Galiens li Restorés, or Galien le Restoré or Galien rhétoré (in English, "Galien the Restored"), is an Old French chanson de geste which borrows heavily from chivalric romance. Its composition dates anywhere from the end of the twelfth century to the middle of the fourteenth century. Five versions of the tale are extant, dating from the fifteenth century to the sixteenth century, one in verse and the others in prose.
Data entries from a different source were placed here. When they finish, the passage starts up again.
--- src/rtl/gtbi_pkg.sv ---
package gtbi_pkg;

  // Fixed-point format of the coordinates.
  localparam int FRACTION_BITS = 20;
  localparam int LON_W         = 29;
  localparam int LAT_W         = 28;

  // Whole-degree widths of the floored coordinates.
  localparam int LON_DEG_W = 9;
  localparam int LAT_DEG_W = 8;

  // Eighth-degree sub-column and row width.
  localparam int SUB_W = 3;

  // Width of the magnitude that feeds the span snapping.
  localparam int SNAP_W = 8;

  // Quotient by twelve as a multiply by 171 and a shift by 11 (exact for 0..255).
  localparam logic [SNAP_W-1:0] RECIP_12     = 8'd171;
  localparam int                RECIP_SHIFT  = 11;
  localparam int                QUOT_W       = 5;
  localparam int                PROD_W       = 2 * SNAP_W;

  // Span codes.
  localparam logic [2:0] SPAN_EIGHTH  = 3'd0;
  localparam logic [2:0] SPAN_QUARTER = 3'd1;
  localparam logic [2:0] SPAN_HALF    = 3'd2;
  localparam logic [2:0] SPAN_ONE     = 3'd3;
  localparam logic [2:0] SPAN_TWO     = 3'd4;
  localparam logic [2:0] SPAN_FOUR    = 3'd5;
  localparam logic [2:0] SPAN_TWELVE  = 3'd6;

  // Latitude band edges in whole degrees.
  localparam logic signed [LAT_DEG_W-1:0] LAT_POLAR    = 8'sd89;
  localparam logic signed [LAT_DEG_W-1:0] LAT_CAP      = 8'sd86;
  localparam logic signed [LAT_DEG_W-1:0] LAT_HIGH     = 8'sd83;
  localparam logic signed [LAT_DEG_W-1:0] LAT_SUBPOLAR = 8'sd76;
  localparam logic signed [LAT_DEG_W-1:0] LAT_MID      = 8'sd62;
  localparam logic signed [LAT_DEG_W-1:0] LAT_TROPIC   = 8'sd22;

  // Westmost tile edge and the index offsets.
  localparam logic signed [LON_DEG_W:0] LON_WEST   = -10'sd180;
  localparam logic [LON_DEG_W-1:0]      LON_OFFSET = 9'd180;
  localparam logic [LAT_DEG_W+1:0]      LAT_OFFSET = 10'd90;

  localparam int INDEX_W = 23;

  typedef struct packed {
    logic signed [LON_DEG_W-1:0] lon_deg;
    logic [SUB_W-1:0]            lon_sub;
    logic signed [LAT_DEG_W-1:0] lat_deg;
    logic [SUB_W-1:0]            row;
    logic [2:0]                  code;
  } dec_t;

  typedef struct packed {
    logic signed [LON_DEG_W-1:0] lon;
    logic signed [LAT_DEG_W-1:0] lat;
    logic [SUB_W-1:0]            column;
    logic [SUB_W-1:0]            row;
    logic [2:0]                  code;
  } tile_t;

endpackage

--- src/rtl/geo_tile_bucket_index_unit.sv ---
// Geographic tile bucket index unit.
//
// The input channel carries one coordinate pair per item: in_lon_fixed and
// in_lat_fixed, signed degrees with twenty fraction bits. The result channel
// returns one item per input item: the tile's west edge longitude, floored
// latitude, sub-degree column, eighth-degree row, span code and packed index.
// Both channels use valid and stall; an item moves on an edge where valid is
// high and stall is low.
//
// The pipeline has four register stages: decode (floor, fraction, latitude
// band), reciprocal multiply for the twelve-degree snap, snap and clamp, and
// index packing in the output register. One item is taken every cycle while
// out_stall is low.
//
// Each stage holds its own valid bit. When out_stall is high, the output item
// holds still and the stages behind it keep filling until each is occupied;
// in_stall rises only once every stage holds an item. Nothing is dropped or
// repeated. A synchronous reset on rst_n empties all stages.
module geo_tile_bucket_index_unit (
  input  logic                                   clk,
  input  logic                                   rst_n,
  input  logic                                   in_valid,
  output logic                                   in_stall,
  input  logic signed [gtbi_pkg::LON_W-1:0]      in_lon_fixed,
  input  logic signed [gtbi_pkg::LAT_W-1:0]      in_lat_fixed,
  output logic                                   out_valid,
  input  logic                                   out_stall,
  output logic signed [gtbi_pkg::LON_DEG_W-1:0]  out_tile_lon,
  output logic signed [gtbi_pkg::LAT_DEG_W-1:0]  out_tile_lat,
  output logic [gtbi_pkg::SUB_W-1:0]             out_column,
  output logic [gtbi_pkg::SUB_W-1:0]             out_row,
  output logic [2:0]                             out_span_code,
  output logic [gtbi_pkg::INDEX_W-1:0]           out_tile_index
);

  logic            dec_valid;
  logic            dec_stall;
  gtbi_pkg::dec_t  dec;
  logic            snap_valid;
  logic            snap_stall;
  gtbi_pkg::tile_t snap_tile;
  gtbi_pkg::tile_t out_tile;

  // Stage one: split both coordinates and pick the latitude band.
  gtbi_decode u_decode (
    .clk     (clk),
    .rst_n   (rst_n),
    .i_valid (in_valid),
    .i_lon   (in_lon_fixed),
    .i_lat   (in_lat_fixed),
    .o_stall (in_stall),
    .o_valid (dec_valid),
    .o_dec   (dec),
    .i_stall (dec_stall)
  );

  // Stages two and three: snap wide spans, derive the sub-column.
  gtbi_snap u_snap (
    .clk     (clk),
    .rst_n   (rst_n),
    .i_valid (dec_valid),
    .i_dec   (dec),
    .o_stall (dec_stall),
    .o_valid (snap_valid),
    .o_tile  (snap_tile),
    .i_stall (snap_stall)
  );

  // Stage four: pack the index into the output register.
  gtbi_pack u_pack (
    .clk     (clk),
    .rst_n   (rst_n),
    .i_valid (snap_valid),
    .i_tile  (snap_tile),
    .o_stall (snap_stall),
    .o_valid (out_valid),
    .o_tile  (out_tile),
    .o_index (out_tile_index),
    .i_stall (out_stall)
  );

  assign out_tile_lon  = out_tile.lon;
  assign out_tile_lat  = out_tile.lat;
  assign out_column    = out_tile.column;
  assign out_row       = out_tile.row;
  assign out_span_code = out_tile.code;

endmodule

--- src/rtl/gtbi_decode.sv ---
module gtbi_decode (
  input  logic                                 clk,
  input  logic                                 rst_n,
  input  logic                                 i_valid,
  input  logic signed [gtbi_pkg::LON_W-1:0]    i_lon,
  input  logic signed [gtbi_pkg::LAT_W-1:0]    i_lat,
  output logic                                 o_stall,
  output logic                                 o_valid,
  output gtbi_pkg::dec_t                       o_dec,
  input  logic                                 i_stall
);

  logic           valid_r;
  gtbi_pkg::dec_t dec_r;
  gtbi_pkg::dec_t dec_nxt;
  logic           load;

  // Bands are compared on the floored latitude, which is exact because every
  // band edge is a whole degree.
  function automatic logic [2:0] span_of(logic signed [gtbi_pkg::LAT_DEG_W-1:0] lat);
    logic [2:0] code;
    priority if (lat >= gtbi_pkg::LAT_POLAR)     code = gtbi_pkg::SPAN_TWELVE;
    else if (lat >= gtbi_pkg::LAT_CAP)           code = gtbi_pkg::SPAN_FOUR;
    else if (lat >= gtbi_pkg::LAT_HIGH)          code = gtbi_pkg::SPAN_TWO;
    else if (lat >= gtbi_pkg::LAT_SUBPOLAR)      code = gtbi_pkg::SPAN_ONE;
    else if (lat >= gtbi_pkg::LAT_MID)           code = gtbi_pkg::SPAN_HALF;
    else if (lat >= gtbi_pkg::LAT_TROPIC)        code = gtbi_pkg::SPAN_QUARTER;
    else if (lat >= -gtbi_pkg::LAT_TROPIC)       code = gtbi_pkg::SPAN_EIGHTH;
    else if (lat >= -gtbi_pkg::LAT_MID)          code = gtbi_pkg::SPAN_QUARTER;
    else if (lat >= -gtbi_pkg::LAT_SUBPOLAR)     code = gtbi_pkg::SPAN_HALF;
    else if (lat >= -gtbi_pkg::LAT_HIGH)         code = gtbi_pkg::SPAN_ONE;
    else if (lat >= -gtbi_pkg::LAT_CAP)          code = gtbi_pkg::SPAN_TWO;
    else if (lat >= -gtbi_pkg::LAT_POLAR)        code = gtbi_pkg::SPAN_FOUR;
    else                                         code = gtbi_pkg::SPAN_TWELVE;
    return code;
  endfunction

  // An arithmetic shift floors, so the whole degrees are the upper bits and
  // the non-negative fraction the lower bits.
  always_comb begin
    dec_nxt.lon_deg = i_lon[gtbi_pkg::FRACTION_BITS +: gtbi_pkg::LON_DEG_W];
    dec_nxt.lon_sub = i_lon[gtbi_pkg::FRACTION_BITS-1 -: gtbi_pkg::SUB_W];
    dec_nxt.lat_deg = i_lat[gtbi_pkg::FRACTION_BITS +: gtbi_pkg::LAT_DEG_W];
    dec_nxt.row     = i_lat[gtbi_pkg::FRACTION_BITS-1 -: gtbi_pkg::SUB_W];
    dec_nxt.code    = span_of(i_lat[gtbi_pkg::FRACTION_BITS +: gtbi_pkg::LAT_DEG_W]);
  end

  assign o_stall = valid_r && i_stall;
  assign load    = !o_stall;

  always_ff @(posedge clk) begin
    if (!rst_n) begin
      valid_r <= 1'b0;
    end else if (load) begin
      valid_r <= i_valid;
    end
  end

  always_ff @(posedge clk) begin
    if (load && i_valid) begin
      dec_r <= dec_nxt;
    end
  end

  assign o_valid = valid_r;
  assign o_dec   = dec_r;

endmodule

--- src/rtl/gtbi_snap.sv ---
module gtbi_snap (
  input  logic              clk,
  input  logic              rst_n,
  input  logic              i_valid,
  input  gtbi_pkg::dec_t    i_dec,
  output logic              o_stall,
  output logic              o_valid,
  output gtbi_pkg::tile_t   o_tile,
  input  logic              i_stall
);

  // First stage: magnitude to snap and its product with the reciprocal of twelve.
  logic                               va_r;
  gtbi_pkg::dec_t                     deca_r;
  logic [gtbi_pkg::SNAP_W-1:0]        mag_r;
  logic [gtbi_pkg::PROD_W-1:0]        prod_r;
  logic [gtbi_pkg::SNAP_W-1:0]        mag_nxt;
  logic                               stall_a;
  logic                               load_a;

  // Second stage: snapped tile edge and sub-column.
  logic                               vb_r;
  gtbi_pkg::tile_t                    tile_r;
  gtbi_pkg::tile_t                    tile_nxt;
  logic                               load_b;

  logic                               neg;
  logic                               wide;
  logic [gtbi_pkg::QUOT_W-1:0]        quot;
  logic [gtbi_pkg::SNAP_W-1:0]        quot12;
  logic [gtbi_pkg::SNAP_W-1:0]        snap;
  logic [gtbi_pkg::SNAP_W-1:0]        span;
  logic signed [gtbi_pkg::LON_DEG_W:0] west;

  // For a negative longitude the snap works on -(floor+1), which is the
  // bitwise complement of the floored degree.
  assign neg     = i_dec.lon_deg[gtbi_pkg::LON_DEG_W-1];
  assign mag_nxt = neg ? ~i_dec.lon_deg[gtbi_pkg::SNAP_W-1:0]
                       : i_dec.lon_deg[gtbi_pkg::SNAP_W-1:0];

  assign stall_a = va_r && (vb_r && i_stall);
  assign load_a  = !stall_a;
  assign load_b  = !(vb_r && i_stall);
  assign o_stall = stall_a;

  always_ff @(posedge clk) begin
    if (!rst_n) begin
      va_r <= 1'b0;
      vb_r <= 1'b0;
    end else begin
      if (load_a) begin
        va_r <= i_valid;
      end
      if (load_b) begin
        vb_r <= va_r;
      end
    end
  end

  always_ff @(posedge clk) begin
    if (load_a && i_valid) begin
      deca_r <= i_dec;
      mag_r  <= mag_nxt;
      prod_r <= mag_nxt * gtbi_pkg::RECIP_12;
    end
    if (load_b && va_r) begin
      tile_r <= tile_nxt;
    end
  end

  assign quot   = prod_r[gtbi_pkg::RECIP_SHIFT +: gtbi_pkg::QUOT_W];
  assign quot12 = ({3'b000, quot} << 3) + ({3'b000, quot} << 2);

  always_comb begin
    wide = 1'b1;
    unique case (deca_r.code)
      gtbi_pkg::SPAN_TWO: begin
        snap = {mag_r[gtbi_pkg::SNAP_W-1:1], 1'b0};
        span = 8'd2;
      end
      gtbi_pkg::SPAN_FOUR: begin
        snap = {mag_r[gtbi_pkg::SNAP_W-1:2], 2'b00};
        span = 8'd4;
      end
      gtbi_pkg::SPAN_TWELVE: begin
        snap = quot12;
        span = 8'd12;
      end
      default: begin
        wide = 1'b0;
        snap = mag_r;
        span = 8'd0;
      end
    endcase
  end

  // West edge of a wide tile; negative longitudes step one span further west
  // and stop at the antimeridian.
  always_comb begin
    if (deca_r.lon_deg[gtbi_pkg::LON_DEG_W-1]) begin
      west = 10'sd0 - $signed({2'b00, snap}) - $signed({2'b00, span});
      if (west < gtbi_pkg::LON_WEST) begin
        west = gtbi_pkg::LON_WEST;
      end
    end else begin
      west = $signed({2'b00, snap});
    end
  end

  always_comb begin
    tile_nxt.lat  = deca_r.lat_deg;
    tile_nxt.row  = deca_r.row;
    tile_nxt.code = deca_r.code;
    if (wide) begin
      tile_nxt.lon    = west[gtbi_pkg::LON_DEG_W-1:0];
      tile_nxt.column = '0;
    end else begin
      tile_nxt.lon    = deca_r.lon_deg;
      tile_nxt.column = deca_r.lon_sub >> deca_r.code[1:0];
    end
  end

  assign o_valid = vb_r;
  assign o_tile  = tile_r;

endmodule

--- src/rtl/gtbi_pack.sv ---
module gtbi_pack (
  input  logic                                  clk,
  input  logic                                  rst_n,
  input  logic                                  i_valid,
  input  gtbi_pkg::tile_t                       i_tile,
  output logic                                  o_stall,
  output logic                                  o_valid,
  output gtbi_pkg::tile_t                       o_tile,
  output logic [gtbi_pkg::INDEX_W-1:0]          o_index,
  input  logic                                  i_stall
);

  logic                                valid_r;
  gtbi_pkg::tile_t                     tile_r;
  logic [gtbi_pkg::INDEX_W-1:0]        index_r;
  logic [gtbi_pkg::INDEX_W-1:0]        index_nxt;
  logic [gtbi_pkg::LON_DEG_W-1:0]      lon_bias;
  logic [gtbi_pkg::LAT_DEG_W+1:0]      lat_bias;
  logic                                load;

  // Both biased fields wrap like the packed index does; the latitude term is
  // sign-extended so an out-of-range latitude borrows from the longitude field.
  assign lon_bias  = i_tile.lon + gtbi_pkg::LON_OFFSET;
  assign lat_bias  = {{2{i_tile.lat[gtbi_pkg::LAT_DEG_W-1]}}, i_tile.lat}
                   + gtbi_pkg::LAT_OFFSET;
  assign index_nxt = {lon_bias, 14'd0}
                   + {{7{lat_bias[gtbi_pkg::LAT_DEG_W+1]}}, lat_bias,
                      i_tile.row, i_tile.column};

  assign o_stall = valid_r && i_stall;
  assign load    = !o_stall;

  always_ff @(posedge clk) begin
    if (!rst_n) begin
      valid_r <= 1'b0;
    end else if (load) begin
      valid_r <= i_valid;
    end
  end

  always_ff @(posedge clk) begin
    if (load && i_valid) begin
      tile_r  <= i_tile;
      index_r <= index_nxt;
    end
  end

  assign o_valid = valid_r;
  assign o_tile  = tile_r;
  assign o_index = index_r;

endmodule

--- config.mk ---
export PLATFORM = sky130hd
export DESIGN_NAME = geo_tile_bucket_index_unit
export DESIGN_NICKNAME = d
export VERILOG_FILES = /design/src/rtl/gtbi_pkg.sv /design/src/rtl/geo_tile_bucket_index_unit.sv /design/src/rtl/gtbi_decode.sv /design/src/rtl/gtbi_snap.sv /design/src/rtl/gtbi_pack.sv
export SDC_FILE = /design/constraint.sdc
export NUM_CORES = 1
export LEC_CHECK = 0
export ABC_AREA = 1
export BUFFER_PORTS_ARGS = -buffer_cell sky130_fd_sc_hd__buf_2
export CAP_MARGIN = 5
export CORE_MARGIN = 5
export CORE_UTILIZATION = 52
export CTS_CLUSTER_DIAMETER = 60
export DETAILED_ROUTE_END_ITERATION = 10
export PLACE_DENSITY = 0.88
export SETUP_SLACK_MARGIN = 0.3
export SLEW_MARGIN = 25
export SYNTH_ARGS = -nofsm -noshare
export SYNTH_HDL_FRONTEND = slang
export SYNTH_HIERARCHICAL = 1
export SYNTH_SLANG_ARGS = --single-unit
--- constraint.sdc ---
create_clock -name clk -period 3.75 [get_ports clk]
set_input_delay 0.375 -clock clk [delete_from_list [all_inputs] [get_ports clk]]
set_output_delay 0.375 -clock clk [all_outputs]
set_load 0.01 [all_outputs]
==> impl_metrics.json <==
{
  "outcome": "finished, violations left",
  "violations": "setup timing",
  "synth_edf_count": 133,
  "p_int_mw": 3.68,
  "hold_path_class": "input pin to flop",
  "antenna_cells": 0,
  "worst_clock_skew_ps": 12.0,
  "switching_share_pct": 30.4,
  "drc": 0,
  "tns_ps": -1210,
  "cp.required_ps": 3920,
  "syn-num-nets": 853,
  "cts_root_buf": "clkbuf_16",
  "relSlewSlack_pct": 62.8,
  "hpwl_um": 11700,
  "drt_iter0_markers": 612,
  "clk_pin_slew_ps": 60,
  "antenna_left": 0,
  "slowest_stage": "fa_1",
  "drv_slew": 0,
  "via_per_inst": 5.51,
  "finalCritPeriodShare_pct": 108,
  "grt_pass1_wl_um": 28300,
  "cellLeakagePower_nw": 4.25,
  "setup_ws_ps": -290,
  "gp_congestion": 0.925,
  "yosysSeqAreaShare_pct": 53.9,
  "core_um2": 14400,
  "worst_setup_path_start_kind": "flop",
  "place_ws_ps": -159,
  "timing.fmax_ghz": 0.247,
  "r2r-start": "u_decode/o_dec[25]",
  "cts_buffers": 17,
  "crit_top_cell": "buf_4",
  "start_util_pct": 52.4,
  "area_delta_synth_final_pct": 24.3,
  "path_max_fanout": 5,
  "grt_max_degree": 43,
  "firstDrtPassIters": 6,
  "die_w_um": 131,
  "clock_insertion_delay_worst_skew_ps": 420,
  "fin_nets": 996,
  "instances_no_fill": 1070,
  "p_clk_share_pct": 33.2,
  "htreeDepth": 4,
  "crit_type": "flop to flop",
  "period_needed_ps": 4040,
  "hold_ws_ps": 125,
  "synth-main-ff-cell": "edfxtp_1",
  "vdd_ir_drop_max_mv": 0.520,
  "grt_use_met1_pct": 24.9,
  "cpPeakStageDelay_ps": 550,
  "endpoint_kind": "flop",
  "placementRows": 44,
  "cap_violations": 0,
  "worstPathArrival_ps": 4210,
  "io_pins": 112,
  "overflow": 0,
  "netlist_area_um2": 7560,
  "setup_viol": 5,
  "dp_cells": 1000,
  "async_reset_ff_share_pct": 0,
  "syn_area_per_cell_um2": 10.3,
  "powerDensity_nw_per_um2": 562,
  "die_area_um2": 17100,
  "p_switching_mw": 1.60,
  "cts_sinks": 137,
  "nFillCells": 961,
  "p_total_mw": 5.28,
  "worstSetupStartpoint": "u_decode/o_dec[25]",
  "ys_types": 38,
  "post_route_cells_drive_above_1_share_pct": 28.1,
  "rsz0062_at_grt": "true",
  "pwr-share-comb_pct": 31.6,
  "tightestPinTransition_ps": 552,
  "io_buffers": 77,
  "gr-usage-all-layers_pct": 21.9,
  "grt_busiest_layer": "met2",
  "use_met3_pct": 4.59,
  "synth_seq_cells": 137,
  "met2_usage_pct": 38.9,
  "grt_pass1_vias": 5729,
  "ctsLongestPathBuffers": 2,
  "fp.dieH_um": 131,
  "wire_per_inst_um": 18.0,
  "seqPwrFrac_pct": 35.2,
  "hold_violations": 0,
  "routed_wl_um": 19300,
  "yosysWarnings": 6,
  "syn_inst": 732,
  "postCtsHoldBufs": 0,
  "num_vias": 5891,
  "antenna_found_initial": 0,
  "cts_tree": "built",
  "path_cells": "buf_6, xor2_2, inv_1, nor2_2, buf_4, buf_4, buf_4, fa_1, inv_1, fa_1, inv_1, ha_1, a21oi_1, o21ai_2, a21oi_2, o21ai_4, buf_4, xor2_1",
  "hold_start": "in_lon_fixed[17]"
}
==> stage by stage <==
stage               instance area [um2]  util, %
global placement                   8290     57.5
finish                             9400     65.2
CTS                                9130     63.3
global route                       9400     65.2
floorplan                          7610        -
detailed placement                 8290     57.5
==> per-layer routing <==
metal,part of all wire [%],wire (um)
met5,0,0
met4,5.5,1060
met3,7.6,1460
met2,52,10000
met1,35,6780
==> Yosys cell counts, drive strengths merged (2+ instances only) <==
| master | count | area [um2] |
|---|---|---|
| nand2 | 168 | 698 |
| edfxtp | 133 | 3990 |
| inv | 118 | 445 |
| nor2 | 76 | 340 |
| ha | 46 | 576 |
| nand3 | 44 | 265 |
| a21oi | 37 | 204 |
| xor2 | 19 | 166 |
| xnor2 | 16 | 140 |
| fa | 14 | 280 |
| o21ai | 13 | 76.3 |
| buf | 10 | 80.1 |
| nand4 | 10 | 62.6 |
| clkbuf | 4 | 15.0 |
| dfxtp | 4 | 80.1 |
| nand3b | 4 | 30.0 |
| a31oi | 3 | 18.8 |
| o21bai | 3 | 22.5 |
| a21boi | 2 | 15.0 |
| nor3 | 2 | 10.0 |
==> cell usage in the layout (no fill, tap or decap), drive strengths merged, types with 7 or more instances in the layout <==
master and instances:
a21oi 37, buf 138, clkbuf 19, clkinv 7, edfxtp 133, fa 14, ha 46, inv 118
nand2 168, nand3 44, nand4 10, nor2 76, o21ai 13, xnor2 16, xor2 19
==> worst max-delay path: cells and delay by family (launching register included) <==
kind | cells | cell delay [ps]
flip-flops | 1 | 510
buffers and inverters | 8 | 880
AO/OA/AOI/OAI | 4 | 690
adder cells (fa/ha/maj) | 3 | 1370
XOR/XNOR | 2 | 290
AND/OR/NAND/NOR | 1 | 50
==> cell type report <==
class                   count  area, um2  area share [%]
clock inverters            11        179            1.90
flip-flops and latches    137       4070            43.3
multi-input cells         462       3160            33.7
inverters                 119        449            4.78
well taps                 184        230            2.45
clock buffers              19        433            4.61
repair buffers            138        871            9.27
==> flip-flops by register name (all words and copies together), names as in the netlist <==
signal	flops
u_pack/o_valid	1
u_snap/va_r	1
u_snap/prod_r	5
u_snap/o_tile	26
u_pack/o_tile	24
u_snap/mag_r	8
u_snap/deca_r	26
u_decode/o_dec	26
u_decode/o_valid	1
u_snap/o_valid	1
u_pack/o_index	18
==> path summary, 6_finish.rpt <==
kind                        end  slack, ps  cells past startpoint
max           u_snap/prod_r[13]       -290                     18
min          u_decode/o_dec[14]        130                      1
max reg2reg   u_snap/prod_r[13]       -290                     18
min reg2reg   u_snap/o_tile[11]        420                      0
==> power groups by stage <==
| stage | combinational (mW) | sequential [mW] | clock [mW] |
|---|---|---|---|
| after global placement | 1.22 | 1.88 | 0 |
| after detailed placement | 1.31 | 1.88 | 0 |
| after floorplan | 0.979 | 1.87 | 0 |
| after global routing | 1.85 | 1.87 | 1.85 |
| after CTS | 1.43 | 1.85 | 1.76 |
| final | 1.67 | 1.86 | 1.75 |
==> kinds of logic (layout without fill, tap and decap cells) <==
family	after synthesis	after routing	synth area share (%)
xor gates and xnor gates	35	35	4.05
adders and majority gates	60	60	11.3
and+or+nand+nor	305	305	18.7
buffers and inverters	133	287	7.20
AOI/OAI and AO/OA	62	62	4.90
DFF	137	137	53.9
==> timing repair <==
action                                  in CTS  in global routing
pin swaps                                    5                 17
cloned                                       0                  0
setup buffers                               25                 14
gates resized for setup                      9                 30
endpoints found under the setup margin      12                 12
Note: power is estimated with default switching activity, not from simulation.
The story—which is closely linked to the earlier chansons de geste Pèlerinage de Charlemagne and The Song of Roland (especially in the latter's rhymed version)—tells of the adventures of Galien, son of the hero Olivier and of Jacqueline, the daughter of the (fictional) emperor Hugon (Hue the Strong) of Constantinople.

Galien, with its voyages and romance elements, enjoyed a strong success in the late Middle Ages and early Renaissance and largely eclipsed The Song of Roland in public taste.

==Plot==
Galien seeks out his father Olivier at the Battle of Roncevaux Pass, and helps Roland and Charlemagne rout the Saracens. Later, he saves his mother from treacherous uncles and becomes emperor of Constantinople.

==Editions==
Three of the extant versions of the tale (including the one in verse) are part of larger compilations entitled Garin de Monglane in which are grouped other works concerning the feats of the descendants of Garin (Girart de Vienne, Olivier, Galien, etc.). The verse version (the "Cheltenham manuscript") is in alexandrines grouped in rhymed laisses; one of the two other compiled versions is in manuscript form, the other is in a printed edition (c.1502-11).

The remaining two versions of the tale have only the Galien tale; one of these is the printed edition of 1500, later reprinted with a different ending in 1525.

Surviving editions:
- containing the cycle:
  - the "Cheltenham manuscript" (in verse). La Geste de Montglane. Library of the University of Oregon (Eugene, Oregon). Originally published by Edmund Stengel in 1890 (Marburg).
  - Guérin de Montglave (sic), printed c.1502-1511.
  - Ms. 3351 of the Bibliothèque de l'Arsenal.
- containing only Galiens:
  - Galien rhétoré, printed in 1500.
  - Ms. 1470 fr. of the Bibliothèque Nationale de France.